No ramal esburacado do interior acreano, o produtor Seu Damião enfrenta lama, isolamento e perdas para manter viva a tradição da goma de macaxeira, um dos pilares da culinária regional.

Luiz Eduardo Souza

Na beira do Ramal do Tucumã, em Sena Madureira, a rotina de Seu Damião Ferreira, de 62 anos, começa antes do sol nascer. Há mais de três décadas, ele cultiva macaxeira em uma “colônia” que herdou do pai. A terra fértil e a experiência no manejo garantem colheitas boas, mas o que deveria ser um motivo de comemoração vira dor de cabeça quando chega a hora de escoar a produção.

O carro velho sofre para vencer o atoleiro. Quando chove, Seu Damião precisa esperar dias — às vezes semanas — para conseguir levar a mandioca até a cidade. “A gente tira a mandioca hoje, mas pra transformar em goma boa, tem que ser ligeiro. Se atrasar muito, fermenta errado, perde ponto, amarga”, conta, com as mãos calejadas da lida.

A goma que Seu Damião produz é conhecida entre os fregueses da feira de Sena. “É clarinha, seca, perfeita pra tapioca. Tem gente que vem de Rio Branco só pra levar balde”, diz com orgulho. Além da goma, ele também produz farinha seca, massa fresca e beiju, todos com base na macaxeira da variedade branca, que ele mesmo seleciona e replanta ano após ano.

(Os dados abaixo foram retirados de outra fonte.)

==> job 4696: inputs <==
Design sdram_controller, start of the top module:
module sdram_controller (
    wr_addr,
    wr_data,
    wr_enable,
    rd_addr,
    rd_data,
    rd_ready,
    rd_enable,
    busy, rst_n, clk,
    addr, bank_addr, data_in, data_out, data_oe, clock_enable, cs_n, ras_n, cas_n, we_n,
    data_mask_low, data_mask_high
);
parameter ROW_WIDTH = 13;
parameter COL_WIDTH = 9;
parameter BANK_WIDTH = 2;
parameter SDRADDR_WIDTH = ROW_WIDTH > COL_WIDTH ? ROW_WIDTH : COL_WIDTH;
parameter HADDR_WIDTH = BANK_WIDTH + ROW_WIDTH + COL_WIDTH;
parameter CLK_FREQUENCY = 133;   
parameter REFRESH_TIME =  32;    
parameter REFRESH_COUNT = 8192;  
localparam CYCLES_BETWEEN_REFRESH = ( CLK_FREQUENCY
                                      * 1_000
                                      * REFRESH_TIME
                                    ) / REFRESH_COUNT;
localparam IDLE      = 5'b00000;
localparam INIT_NOP1 = 5'b01000,
           INIT_PRE1 = 5'b01001,
           INIT_NOP1_1=5'b00101,
           INIT_REF1 = 5'b01010,
           INIT_NOP2 = 5'b01011,
           INIT_REF2 = 5'b01100,
           INIT_NOP3 = 5'b01101,
           INIT_LOAD = 5'b01110,
           INIT_NOP4 = 5'b01111;
localparam REF_PRE  =  5'b00001,
           REF_NOP1 =  5'b00010,
           REF_REF  =  5'b00011,
           REF_NOP2 =  5'b00100;
localparam READ_ACT  = 5'b10000,
           READ_NOP1 = 5'b10001,
           READ_CAS  = 5'b10010,
           READ_NOP2 = 5'b10011,
           READ_READ = 5'b10100;
localparam WRIT_ACT  = 5'b11000,
           WRIT_NOP1 = 5'b11001,
           WRIT_CAS  = 5'b11010,
           WRIT_NOP2 = 5'b11011;
localparam CMD_PALL = 8'b10010001,
           CMD_REF  = 8'b10001000,
           CMD_NOP  = 8'b10111000,
           CMD_MRS  = 8'b10000000,
           CMD_BACT = 8'b10011000,
           CMD_READ = 8'b10101001,
           CMD_WRIT = 8'b10100001;
input  [HADDR_WIDTH-1:0]   wr_addr;
input  [15:0]              wr_data;
input                      wr_enable;
input  [HADDR_WIDTH-1:0]   rd_addr;
output [15:0]              rd_data;
  ...
clock: 3.59 ns
lec_check: 0
cap_margin: 20
core_margin: 2
core_utilization: 72
cts_cluster_diameter: 115
cts_cluster_size: 46
place_density: 0.64
setup_slack_margin: 1.04
slew_margin: 20
run.sh (not shown) runs the stock make flow with config.mk's settings and CLKGATE_MAP_FILE=.
==> job 4334: changes against job 4696 <==
==> flow/config.mk (replaced) <==
export PLATFORM = sky130hd
export DESIGN_NAME = sdram_controller
export DESIGN_NICKNAME = sdram_controller
export VERILOG_FILES = /design/flow/design.v
export SDC_FILE = /design/flow/constraint.sdc
export NUM_CORES = 4
export LEC_CHECK = 0
export CAP_MARGIN = 20
export CORE_MARGIN = 2
export CORE_UTILIZATION = 40
export PLACE_DENSITY = 0.6
export SETUP_SLACK_MARGIN = 0.25
export SLEW_MARGIN = 20
==> flow/constraint.sdc (replaced) <==
create_clock -name core_clock -period 4.09 [get_ports {clk}]
set_input_delay 0.8180 -clock core_clock [delete_from_list [all_inputs] [get_ports {clk}]]
set_output_delay 0.8180 -clock core_clock [all_outputs]
set_load 0.01 [all_outputs]
==> job 6211: changes against job 4696 <==
==> flow/config.mk (replaced) <==
export PLATFORM = sky130hd
export DESIGN_NAME = sdram_controller
export DESIGN_NICKNAME = sdram_controller
export VERILOG_FILES = /design/flow/design.v
export SDC_FILE = /design/flow/constraint.sdc
export NUM_CORES = 4
export LEC_CHECK = 0
export CAP_MARGIN = 20
export CORE_MARGIN = 2
export CORE_UTILIZATION = 40
export GPL_ROUTABILITY_DRIVEN = 0
export MAX_ROUTING_LAYER = met4
export PLACE_DENSITY = 0.56
export SLEW_MARGIN = 20
==> flow/constraint.sdc (replaced) <==
create_clock -name core_clock -period 7.5 [get_ports {clk}]
set_input_delay 1.5000 -clock core_clock [delete_from_list [all_inputs] [get_ports {clk}]]
set_output_delay 1.5000 -clock core_clock [all_outputs]
set_load 0.01 [all_outputs]
==> results <==
Pin count of the biggest net entering global routing: job 4334 62; job 4696 -; job 6211 62
Power group with the highest consumption: job 4334 registers; job 4696 -; job 6211 registers
Number of clock buffers in the layout: job 4334 10; job 4696 -; job 6211 11
Cell at the root of the clock tree: job 4334 sky130_fd_sc_hd__clkbuf_8; job 4696 -; job 6211 sky130_fd_sc_hd__clkbuf_8
Met3 layer usage reported by global route: job 4334 0.0340; job 4696 -; job 6211 0.0316
Run status: job 4334 complete, no violations; job 4696 aborted with a tool error; job 6211 complete, no violations
Stage where the flow stopped: job 4334 -; job 4696 global placement; job 6211 -
Global-route total usage across every layer: job 4334 0.203; job 4696 -; job 6211 0.207
Via count normalized by instance count: job 4334 4.97; job 4696 -; job 6211 4.94
CTS Hold Bufs: job 4334 0; job 4696 -; job 6211 0
Share of power burned in combinational logic: job 4334 0.113; job 4696 -; job 6211 0.114
Sequential cell area: job 4334 1850 sq um; job 4696 -; job 6211 1850 sq um
Number of iterations in the first detailed-routing pass: job 4334 4; job 4696 -; job 6211 4
Height of the chip: job 4334 107 um; job 4696 80.5 um; job 6211 107 um
Switching Share: job 4334 0.228; job 4696 -; job 6211 0.243
GRT overflow: job 4334 0; job 4696 -; job 6211 0
Switching power summed over all nets: job 4334 0.418 mW; job 4696 -; job 6211 0.241 mW
Register share of total power: job 4334 0.515; job 4696 -; job 6211 0.519
Post-Route Skew: job 4334 0.00925 ns; job 4696 -; job 6211 0.0101 ns
Worst hold slack: job 4334 0.453 ns; job 4696 -; job 6211 0.454 ns

---

==> exp/violet <==
Starting RTL as in the previous note.
==> flow/config.mk <==
export PLATFORM = sky130hd
export DESIGN_NAME = sdram_controller
export DESIGN_NICKNAME = sdram_controller
export VERILOG_FILES = /design/flow/design.v
export SDC_FILE = /design/flow/constraint.sdc
export NUM_CORES = 4
export LEC_CHECK = 0
export CAP_MARGIN = 20
export CORE_MARGIN = 2
export CORE_UTILIZATION = 64
export CTS_CLUSTER_DIAMETER = 312
export CTS_CLUSTER_SIZE = 96
export PLACE_DENSITY = 0.35
export SLEW_MARGIN = 20
==> flow/constraint.sdc <==
create_clock -name core_clock -period 2.98 [get_ports {clk}]
set_input_delay 0.5960 -clock core_clock [delete_from_list [all_inputs] [get_ports {clk}]]
set_output_delay 0.5960 -clock core_clock [all_outputs]
set_load 0.01 [all_outputs]
==> exp/umber: changes against exp/violet <==
--- a/flow/config.mk
+++ b/flow/config.mk
@@ -8,7 +8,6 @@
 export CAP_MARGIN = 20
 export CORE_MARGIN = 2
-export CORE_UTILIZATION = 64
-export CTS_CLUSTER_DIAMETER = 312
-export CTS_CLUSTER_SIZE = 96
-export PLACE_DENSITY = 0.35
+export CORE_UTILIZATION = 57
+export CTS_CLUSTER_SIZE = 99
+export PLACE_DENSITY = 0.6
 export SLEW_MARGIN = 20
==> flow/constraint.sdc (replaced) <==
create_clock -name core_clock -period 3.03 [get_ports {clk}]
set_input_delay 0.6060 -clock core_clock [delete_from_list [all_inputs] [get_ports {clk}]]
set_output_delay 0.6060 -clock core_clock [all_outputs]
set_load 0.01 [all_outputs]
==> exp/xenon: changes against exp/violet <==
--- a/flow/config.mk
+++ b/flow/config.mk
@@ -8,7 +8,8 @@
 export CAP_MARGIN = 20
 export CORE_MARGIN = 2
-export CORE_UTILIZATION = 64
-export CTS_CLUSTER_DIAMETER = 312
-export CTS_CLUSTER_SIZE = 96
-export PLACE_DENSITY = 0.35
+export CORE_UTILIZATION = 40
+export CTS_CLUSTER_DIAMETER = 155
+export GPL_ROUTABILITY_DRIVEN = 0
+export GPL_TIMING_DRIVEN = 0
+export HOLD_SLACK_MARGIN = 0.13
 export SLEW_MARGIN = 20
==> flow/constraint.sdc (replaced) <==
create_clock -name core_clock -period 5.6 [get_ports {clk}]
set_input_delay 1.1200 -clock core_clock [delete_from_list [all_inputs] [get_ports {clk}]]
set_output_delay 1.1200 -clock core_clock [all_outputs]
set_load 0.01 [all_outputs]
==> exp/tundra: changes against exp/violet <==
--- a/flow/config.mk
+++ b/flow/config.mk
@@ -8,7 +8,7 @@
 export CAP_MARGIN = 20
 export CORE_MARGIN = 2
-export CORE_UTILIZATION = 64
-export CTS_CLUSTER_DIAMETER = 312
-export CTS_CLUSTER_SIZE = 96
-export PLACE_DENSITY = 0.35
+export CORE_UTILIZATION = 72
+export CTS_CLUSTER_DIAMETER = 115
+export CTS_CLUSTER_SIZE = 46
+export PLACE_DENSITY = 0.6
 export SLEW_MARGIN = 20
==> flow/constraint.sdc (replaced) <==
create_clock -name core_clock -period 3.59 [get_ports {clk}]
set_input_delay 0.7180 -clock core_clock [delete_from_list [all_inputs] [get_ports {clk}]]
set_output_delay 0.7180 -clock core_clock [all_outputs]
set_load 0.01 [all_outputs]
==> impl_metrics.toml <==
# implementation run metrics
[logic_synthesis]
synthArstFlopShare = 0
aoi_share = 0.126
syn_inst = 494

[floorplanning]
die_h_um = 80.5
die_x_um = 80.5
rows = 27
fp_util = 0.755
core_area_mm2 = 0.00557
dieArea_mm2 = 0.00647
ios = 141

[outcome]
status = "stopped before the end"
haltStage = "global placement"
firstError = "[ERROR GPL-0301] Utilization 107.988 % exceeds 100%."
Source of the figures above: exp/tundra

==> impl_metrics.toml <==
# generated from flow reports
[floorplanning]
die_h_um = 107
dieArea_mm2 = 0.0114
core_area_mm2 = 0.0103
die_x_um = 107
rows = 37

[outcome]
status = "no timing/DRC/antenna violations"

[logic_synthesis]
synthArstFlopShare = 0
aoi_share = 0.126
Source of the figures above: exp/xenon

==> impl_metrics.toml <==
# generated from flow reports
[outcome]
status = "no timing/DRC/antenna violations"

[floorplanning]
fp_util = 0.583
die_h_um = 89.9
die_x_um = 89.9
dieArea_mm2 = 0.00809
rows = 31
core_area_mm2 = 0.00721
ios = 141

[logic_synthesis]
aoi_share = 0.126
synthArstFlopShare = 0
yosys-stat-area_mm2 = 0.00421
ys_warn_count = 1

[final_layout]
clockBufferCount = 9

[pwr]
p_seq_frac = 0.541
Source of the figures above: exp/umber

==> impl_metrics.toml <==
# generated from flow reports
[logic_synthesis]
synthArstFlopShare = 0
syn_inst = 494

[floorplanning]
core_area_mm2 = 0.00635
die_x_um = 85.1
die_h_um = 85.1
dieArea_mm2 = 0.00724

[outcome]
status = "no timing/DRC/antenna violations"
Source of the figures above: exp/violet

No activity file was given, so power comes from the tool's default toggle rates.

O maior problema, segundo ele, não é plantar, nem transformar a raiz nos derivados. “O duro é sair daqui”, diz, apontando para o ramal cheio de sulcos, onde já perdeu duas cargas no atoleiro. “Ninguém investe em ramal. Só vem trator em época de eleição. E aí, quem vive da mandioca, do beiju, da goma, tem que se virar.”

A história de Seu Damião é a mesma de centenas de agricultores da região que trabalham com produtos derivados da mandioca, uma das bases da alimentação no Acre. A falta de acesso adequado às comunidades rurais impacta diretamente a qualidade dos produtos e reduz o valor agregado do que é levado à feira.

Mesmo assim, Seu Damião segue firme, ensinando os netos a raspar a mandioca, a ferver o tucupi e a secar a goma no sol. “Enquanto eu tiver força, essa tradição não morre. Mas precisava de estrada boa, precisava de respeito.”